It Started With a Conversation About Latent Reasoning
Why making a model think harder doesn't make it think better — and what to build instead.
It was a rainy Sunday and I was in bed with two coffees when I caught on a question I couldn't put down: when we tell a language model to loop — to think a while before it answers — does it actually think? Or does it just nod?
I'm a cognitive architect. I run an AI company built, end to end, with AI: I design the systems and reason them through out loud, in plain language, from first principles, while my Opuses do the building. I don't write the code; I design the mind that writes it. What follows came out of one of those conversations. The questions are mine; the nomenclature is the field's — and I'm going to use both on purpose, intuition first and its proper name right beside it, because the jargon is a door, not a wall.
Thinking without speaking
Normally a model generates by taking its internal state, picking the single most likely word, writing it down, and repeating. The reasoning is the words. (The field's name for that visible trail: a chain of thought.)
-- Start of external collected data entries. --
==> flow/design.v <==
`timescale 1ns/10ps
module dmem (clk, reset, memEn, memWrEn, memAddr, dataIn, dataOut);
	input         clk;        
	input         reset;       
	input         memEn;      
	input         memWrEn;    
	input  [0:7]  memAddr;    
	input  [0:63] dataIn;     
	output [0:63] dataOut;    
	reg [0:63] MEM[0:255];     
	reg r_memEn; 			 
	reg [0:7] r_memAddr; 	 
	reg r_memWrEn;			 
	reg [0:63] r_dataIn;	 
	reg r_r_memEn;				 
	reg [0:7] r_r_memAddr;		 
	assign dataOut = r_r_memEn ? MEM[r_r_memAddr] : 64'd0;
	always @(posedge clk) begin
		if (reset) begin
			r_memEn     <= 'd0;
			r_r_memEn   <= 'd0;
			r_memAddr   <= 'd0;
			r_r_memAddr <= 'd0;
			r_memWrEn   <= 'd0;
			r_dataIn    <= 'd0;
		end
		else begin
			r_memEn     <= memEn;
			r_memAddr   <= memAddr;
			r_r_memEn   <= r_memEn;
			r_r_memAddr <= r_memAddr;
			r_memWrEn   <= memWrEn;
			r_dataIn    <= dataIn;
			if (r_memEn & r_memWrEn) begin
				MEM[r_memAddr] <= r_dataIn;
			end
		end
	end
endmodule
==> flow/run.sh <==
#!/bin/bash
# OpenROAD 26Q1-2900-gdf79404cd8, Yosys 0.63+post, stock flow scripts
make -C /OpenROAD-flow-scripts/flow DESIGN_CONFIG=/design/flow/config.mk WORK_HOME=/design/flow/orfs finish
==> flow/config.mk <==
export PLATFORM = sky130hd
export DESIGN_NAME = dmem
export DESIGN_NICKNAME = dmem
export VERILOG_FILES = /design/flow/design.v
export SDC_FILE = /design/flow/constraint.sdc
export NUM_CORES = 4
export LEC_CHECK = 1
export CORE_UTILIZATION = 50
export SYNTH_MEMORY_MAX_BITS = 65536
==> flow/constraint.sdc <==
current_design dmem

set clk_period 589.7
set clk_io_pct 0.2

create_clock -name clk0 -period $clk_period [get_ports {clk}]

set non_clock_inputs [all_inputs -no_clocks]
set_input_delay [expr $clk_period * $clk_io_pct] -clock clk0 $non_clock_inputs
set_output_delay [expr $clk_period * $clk_io_pct] -clock clk0 [all_outputs]
==> /design/flow/design.v <==
module sipo_(dout,clk,shift,reset,Rxin);
input clk,reset,shift;
input Rxin;
output [7:0]dout;  
reg [7:0]s=0;
always@(posedge clk)
begin
if (!reset)
begin
s=0;
end
else if(shift)
begin
s=s>>1;
s[7]=Rxin;
end
else
s=s;
end
assign dout=s;
endmodule
===== design.v =====
module stop_bit (dout1,rxdataout,stopbiterror,rxin,checkstop,clk,reset);
input rxin,checkstop,clk,reset;
input [7:0]dout1; 
output reg stopbiterror;
output reg [7:0] rxdataout =0; 
reg x=3'd0;
always@(posedge clk)
begin
if (checkstop)
begin
if(rxin)
begin
if(x==15) 
begin
x<=0;
rxdataout<=dout1;
stopbiterror<=0;
end
else
begin
x=x+1;
stopbiterror<=0;
rxdataout<=dout1;
end
end
else
begin
rxdataout<=8'd0; 
stopbiterror<=1;
end
end
else
begin
rxdataout<=dout1;
stopbiterror<=0;
end
end
endmodule

===== constraint.sdc =====
current_design stop_bit

set clk_period 1.2
set clk_io_pct 0.2

create_clock -name clk0 -period $clk_period [get_ports {clk}]

set non_clock_inputs [all_inputs -no_clocks]
set_input_delay [expr $clk_period * $clk_io_pct] -clock clk0 $non_clock_inputs
set_output_delay [expr $clk_period * $clk_io_pct] -clock clk0 [all_outputs]

===== run.sh =====
#!/bin/bash
# OpenROAD 26Q1-2900-gdf79404cd8, Yosys 0.63+post, stock flow scripts
make -C /OpenROAD-flow-scripts/flow DESIGN_CONFIG=/design/flow/config.mk WORK_HOME=/design/flow/orfs finish
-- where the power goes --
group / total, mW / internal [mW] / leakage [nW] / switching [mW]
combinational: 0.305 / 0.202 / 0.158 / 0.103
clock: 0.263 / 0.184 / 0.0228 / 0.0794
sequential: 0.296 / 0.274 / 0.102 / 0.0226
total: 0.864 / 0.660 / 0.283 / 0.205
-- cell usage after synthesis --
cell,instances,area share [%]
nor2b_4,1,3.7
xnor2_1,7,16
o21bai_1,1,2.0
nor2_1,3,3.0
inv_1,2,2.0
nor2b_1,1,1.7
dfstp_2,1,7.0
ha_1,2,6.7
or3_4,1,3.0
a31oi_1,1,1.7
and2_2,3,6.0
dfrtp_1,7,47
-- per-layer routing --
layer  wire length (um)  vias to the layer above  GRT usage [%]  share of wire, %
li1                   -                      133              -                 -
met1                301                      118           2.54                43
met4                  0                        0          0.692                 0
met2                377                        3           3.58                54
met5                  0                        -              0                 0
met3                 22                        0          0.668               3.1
There's a newer idea that's stranger and, on paper, smarter. Instead of collapsing the internal state down to one word, you keep the raw thought — a vector, a cloud of faint possibilities I kept calling tendrils (formally, the low-probability mass of the distribution) — and feed it back into the model as its next input. It loops like that several times, thinking in vectors, never speaking, and only then writes the answer. The proper terms are latent reasoning and continuous thought: reasoning that happens in the latent space — the model's internal vector space — instead of in words. The pitch is seductive: don't throw away the faint signals by committing to a word too early; reason in the whole cloud.
I believe the pitch. I just don't think anyone's being honest about what it costs.
The nod
Here's the first thing that bothered me. You can tell a model — exactly like you'd tell a child in time-out — "go think about what you did." It nods. Yes, I thought about it. And you have no way of knowing whether it actually did. You assume.
With a visible chain of thought you can at least read the words and catch a lazy answer. But latent reasoning happens in silence — the thinking never becomes language, so there's nothing to inspect. (That's the interpretability problem, and here it's at its worst: a claim that can't be checked is, in the strict sense, unfalsifiable.) So when you say "now consider it from another angle" and the model loops and hands you a result, you're trusting two things you cannot see: that it explored at all, and that it didn't just walk the most obvious path a few more times, thinking the same thing louder instead of deeper.
The counting rhyme
The second thing. These loops have to stop somewhere, so people set a fixed compute budget — loop fifty times, then answer with whatever's there. But if the thinking hasn't actually settled by loop fifty, the cap chose the answer, not the reasoning. It's eenie-meenie-miney-mo: it feels fair, but the outcome was decided by where you happened to stop counting. (The real fix is a system that decides for itself when to stop — adaptive computation, learned halting — not a fixed count.)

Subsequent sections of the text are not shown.